▸ Goal of the exercise
Retype, exactly as they appear below, the lines between the line holding "if (s_post && acc_skip)" and the line holding "if (s_mul) begin", both ends included.
Exercise data Block Start
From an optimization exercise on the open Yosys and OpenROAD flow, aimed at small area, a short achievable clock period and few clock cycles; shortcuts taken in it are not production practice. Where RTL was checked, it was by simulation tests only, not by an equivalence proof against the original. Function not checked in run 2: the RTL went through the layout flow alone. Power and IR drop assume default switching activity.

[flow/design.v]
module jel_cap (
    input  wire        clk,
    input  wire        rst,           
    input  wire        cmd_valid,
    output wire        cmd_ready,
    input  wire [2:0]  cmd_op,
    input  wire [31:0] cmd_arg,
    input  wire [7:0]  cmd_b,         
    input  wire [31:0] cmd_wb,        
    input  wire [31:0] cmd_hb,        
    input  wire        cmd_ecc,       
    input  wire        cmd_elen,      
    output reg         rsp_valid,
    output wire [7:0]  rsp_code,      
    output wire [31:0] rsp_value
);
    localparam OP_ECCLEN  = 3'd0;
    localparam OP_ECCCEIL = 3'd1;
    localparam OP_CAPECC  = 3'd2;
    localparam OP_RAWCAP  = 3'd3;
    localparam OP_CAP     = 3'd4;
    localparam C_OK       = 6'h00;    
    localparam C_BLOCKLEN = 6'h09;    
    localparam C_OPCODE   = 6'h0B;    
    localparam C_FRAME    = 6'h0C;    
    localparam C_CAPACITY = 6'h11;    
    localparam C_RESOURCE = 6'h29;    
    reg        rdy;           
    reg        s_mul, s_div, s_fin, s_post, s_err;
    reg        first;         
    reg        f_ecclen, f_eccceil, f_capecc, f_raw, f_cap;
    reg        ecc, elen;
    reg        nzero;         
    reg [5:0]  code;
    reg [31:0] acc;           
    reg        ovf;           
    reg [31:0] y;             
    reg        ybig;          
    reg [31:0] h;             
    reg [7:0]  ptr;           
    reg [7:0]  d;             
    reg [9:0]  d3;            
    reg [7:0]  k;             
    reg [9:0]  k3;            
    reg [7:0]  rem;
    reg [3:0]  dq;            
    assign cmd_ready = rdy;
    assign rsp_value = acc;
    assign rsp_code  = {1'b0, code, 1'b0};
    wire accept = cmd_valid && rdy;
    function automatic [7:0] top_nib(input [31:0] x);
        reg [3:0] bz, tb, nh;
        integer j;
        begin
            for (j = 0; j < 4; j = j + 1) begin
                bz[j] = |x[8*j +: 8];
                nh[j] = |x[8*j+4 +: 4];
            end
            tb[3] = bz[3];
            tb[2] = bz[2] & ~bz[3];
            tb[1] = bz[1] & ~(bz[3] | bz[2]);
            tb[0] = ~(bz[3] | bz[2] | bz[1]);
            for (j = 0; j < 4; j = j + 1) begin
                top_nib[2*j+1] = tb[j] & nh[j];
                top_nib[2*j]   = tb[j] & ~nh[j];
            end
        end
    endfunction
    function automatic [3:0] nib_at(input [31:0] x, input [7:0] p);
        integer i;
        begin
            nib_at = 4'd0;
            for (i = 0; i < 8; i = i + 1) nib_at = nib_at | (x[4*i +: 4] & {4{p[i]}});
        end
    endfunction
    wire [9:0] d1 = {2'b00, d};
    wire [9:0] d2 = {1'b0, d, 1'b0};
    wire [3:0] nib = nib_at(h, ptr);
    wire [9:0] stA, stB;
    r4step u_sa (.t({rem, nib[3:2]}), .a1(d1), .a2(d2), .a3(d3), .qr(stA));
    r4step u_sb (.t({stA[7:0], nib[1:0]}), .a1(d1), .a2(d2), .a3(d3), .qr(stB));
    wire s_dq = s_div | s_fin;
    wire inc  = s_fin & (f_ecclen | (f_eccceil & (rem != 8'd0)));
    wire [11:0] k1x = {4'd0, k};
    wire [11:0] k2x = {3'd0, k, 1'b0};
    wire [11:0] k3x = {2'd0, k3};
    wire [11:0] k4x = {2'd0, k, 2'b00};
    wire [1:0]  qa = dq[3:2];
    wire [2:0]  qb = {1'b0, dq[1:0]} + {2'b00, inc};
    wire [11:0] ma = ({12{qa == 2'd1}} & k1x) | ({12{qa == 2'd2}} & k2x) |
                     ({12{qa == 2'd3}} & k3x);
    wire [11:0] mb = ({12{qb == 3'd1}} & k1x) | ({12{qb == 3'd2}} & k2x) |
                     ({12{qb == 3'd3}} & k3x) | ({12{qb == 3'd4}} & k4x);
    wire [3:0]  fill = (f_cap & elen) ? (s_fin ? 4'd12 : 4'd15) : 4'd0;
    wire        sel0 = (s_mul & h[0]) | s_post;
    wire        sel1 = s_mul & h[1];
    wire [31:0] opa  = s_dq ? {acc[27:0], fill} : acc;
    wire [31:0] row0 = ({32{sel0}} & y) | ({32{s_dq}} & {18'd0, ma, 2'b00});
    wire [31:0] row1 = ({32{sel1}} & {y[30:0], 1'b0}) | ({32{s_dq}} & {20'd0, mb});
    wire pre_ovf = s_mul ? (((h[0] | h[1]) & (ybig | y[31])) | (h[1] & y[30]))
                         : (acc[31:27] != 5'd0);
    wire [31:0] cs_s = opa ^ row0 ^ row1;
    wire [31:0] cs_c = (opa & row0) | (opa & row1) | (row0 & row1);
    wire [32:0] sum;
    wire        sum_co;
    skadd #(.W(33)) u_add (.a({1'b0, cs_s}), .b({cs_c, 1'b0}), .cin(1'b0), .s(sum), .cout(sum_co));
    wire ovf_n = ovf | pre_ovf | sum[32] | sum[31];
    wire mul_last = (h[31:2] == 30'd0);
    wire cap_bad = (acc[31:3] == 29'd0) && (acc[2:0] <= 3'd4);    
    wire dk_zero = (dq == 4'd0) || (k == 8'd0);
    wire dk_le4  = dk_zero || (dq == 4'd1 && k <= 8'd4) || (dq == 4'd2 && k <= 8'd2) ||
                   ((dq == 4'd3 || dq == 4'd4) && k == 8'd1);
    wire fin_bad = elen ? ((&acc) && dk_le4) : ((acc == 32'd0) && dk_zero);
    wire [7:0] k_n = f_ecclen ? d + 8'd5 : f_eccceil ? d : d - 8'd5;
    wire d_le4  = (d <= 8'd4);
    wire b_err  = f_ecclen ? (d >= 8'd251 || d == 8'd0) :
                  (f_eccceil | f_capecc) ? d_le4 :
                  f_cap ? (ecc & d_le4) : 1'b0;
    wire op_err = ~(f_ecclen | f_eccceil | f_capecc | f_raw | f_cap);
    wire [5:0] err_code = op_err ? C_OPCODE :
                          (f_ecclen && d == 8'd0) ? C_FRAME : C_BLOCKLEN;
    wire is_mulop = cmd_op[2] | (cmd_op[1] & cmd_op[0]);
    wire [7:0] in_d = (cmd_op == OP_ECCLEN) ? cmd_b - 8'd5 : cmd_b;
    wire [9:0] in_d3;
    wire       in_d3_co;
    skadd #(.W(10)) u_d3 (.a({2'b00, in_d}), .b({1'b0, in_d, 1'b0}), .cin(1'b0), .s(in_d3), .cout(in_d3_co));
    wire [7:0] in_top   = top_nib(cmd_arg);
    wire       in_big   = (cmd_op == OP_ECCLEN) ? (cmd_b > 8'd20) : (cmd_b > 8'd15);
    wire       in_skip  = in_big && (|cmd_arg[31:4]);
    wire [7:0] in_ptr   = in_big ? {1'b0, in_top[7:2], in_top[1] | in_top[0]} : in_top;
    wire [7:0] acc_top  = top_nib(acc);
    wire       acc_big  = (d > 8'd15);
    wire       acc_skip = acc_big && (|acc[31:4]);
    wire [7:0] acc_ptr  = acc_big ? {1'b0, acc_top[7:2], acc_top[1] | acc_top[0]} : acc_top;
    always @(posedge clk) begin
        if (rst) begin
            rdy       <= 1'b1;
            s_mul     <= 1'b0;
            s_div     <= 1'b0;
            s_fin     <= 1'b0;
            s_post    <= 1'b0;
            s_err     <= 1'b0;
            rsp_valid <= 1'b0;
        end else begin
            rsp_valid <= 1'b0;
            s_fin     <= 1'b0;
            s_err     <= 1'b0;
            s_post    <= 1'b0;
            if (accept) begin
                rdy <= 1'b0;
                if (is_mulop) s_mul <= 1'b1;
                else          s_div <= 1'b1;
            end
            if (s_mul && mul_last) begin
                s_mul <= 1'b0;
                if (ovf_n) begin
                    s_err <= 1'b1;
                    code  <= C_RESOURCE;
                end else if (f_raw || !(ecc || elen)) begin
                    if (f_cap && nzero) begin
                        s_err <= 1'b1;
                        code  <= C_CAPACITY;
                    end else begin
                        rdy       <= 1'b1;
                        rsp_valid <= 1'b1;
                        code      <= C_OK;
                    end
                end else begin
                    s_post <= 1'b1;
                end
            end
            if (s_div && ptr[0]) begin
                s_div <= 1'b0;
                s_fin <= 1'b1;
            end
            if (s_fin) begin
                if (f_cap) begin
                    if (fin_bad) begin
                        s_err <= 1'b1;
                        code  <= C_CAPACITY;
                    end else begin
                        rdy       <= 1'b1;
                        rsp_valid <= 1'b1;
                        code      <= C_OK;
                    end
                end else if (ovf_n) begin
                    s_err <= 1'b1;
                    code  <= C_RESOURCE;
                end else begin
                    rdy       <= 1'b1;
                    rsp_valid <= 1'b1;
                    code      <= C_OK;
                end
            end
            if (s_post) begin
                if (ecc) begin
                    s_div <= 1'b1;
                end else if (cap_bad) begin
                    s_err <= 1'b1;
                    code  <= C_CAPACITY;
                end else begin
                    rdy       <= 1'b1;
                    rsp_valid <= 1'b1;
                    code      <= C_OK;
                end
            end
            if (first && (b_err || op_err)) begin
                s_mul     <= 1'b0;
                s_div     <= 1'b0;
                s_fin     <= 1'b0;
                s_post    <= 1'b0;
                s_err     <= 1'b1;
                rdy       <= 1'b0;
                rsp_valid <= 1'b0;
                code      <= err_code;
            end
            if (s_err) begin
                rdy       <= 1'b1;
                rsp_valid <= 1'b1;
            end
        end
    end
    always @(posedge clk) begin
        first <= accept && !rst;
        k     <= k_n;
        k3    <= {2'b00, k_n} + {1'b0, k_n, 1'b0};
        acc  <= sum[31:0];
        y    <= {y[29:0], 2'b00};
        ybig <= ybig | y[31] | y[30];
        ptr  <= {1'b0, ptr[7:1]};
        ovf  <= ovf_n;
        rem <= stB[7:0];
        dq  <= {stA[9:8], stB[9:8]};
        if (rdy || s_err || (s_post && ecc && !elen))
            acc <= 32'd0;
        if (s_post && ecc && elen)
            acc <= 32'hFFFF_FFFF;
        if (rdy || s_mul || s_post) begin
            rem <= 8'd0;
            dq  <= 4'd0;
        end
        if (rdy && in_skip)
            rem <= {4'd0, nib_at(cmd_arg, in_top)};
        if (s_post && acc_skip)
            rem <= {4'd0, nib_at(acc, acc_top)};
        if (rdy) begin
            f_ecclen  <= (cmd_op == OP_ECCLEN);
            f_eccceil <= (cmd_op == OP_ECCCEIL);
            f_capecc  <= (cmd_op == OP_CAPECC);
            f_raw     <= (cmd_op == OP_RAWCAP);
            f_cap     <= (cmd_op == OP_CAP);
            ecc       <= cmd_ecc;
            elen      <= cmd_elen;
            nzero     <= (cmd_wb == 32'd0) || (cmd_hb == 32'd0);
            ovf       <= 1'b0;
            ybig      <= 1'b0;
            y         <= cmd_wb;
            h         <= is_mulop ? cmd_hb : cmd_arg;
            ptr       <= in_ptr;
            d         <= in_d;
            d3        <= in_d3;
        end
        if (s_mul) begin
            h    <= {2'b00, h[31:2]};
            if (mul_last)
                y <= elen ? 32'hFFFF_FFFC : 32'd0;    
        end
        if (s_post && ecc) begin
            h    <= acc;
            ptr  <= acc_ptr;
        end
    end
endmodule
Exercise data Block End
▸ Task answer
        if (s_post && acc_skip)
            rem <= {4'd0, nib_at(acc, acc_top)};
        if (rdy) begin
            f_ecclen  <= (cmd_op == OP_ECCLEN);
            f_eccceil <= (cmd_op == OP_ECCCEIL);
            f_capecc  <= (cmd_op == OP_CAPECC);
            f_raw     <= (cmd_op == OP_RAWCAP);
            f_cap     <= (cmd_op == OP_CAP);
            ecc       <= cmd_ecc;
            elen      <= cmd_elen;
            nzero     <= (cmd_wb == 32'd0) || (cmd_hb == 32'd0);
            ovf       <= 1'b0;
            ybig      <= 1'b0;
            y         <= cmd_wb;
            h         <= is_mulop ? cmd_hb : cmd_arg;
            ptr       <= in_ptr;
            d         <= in_d;
            d3        <= in_d3;
        end
        if (s_mul) begin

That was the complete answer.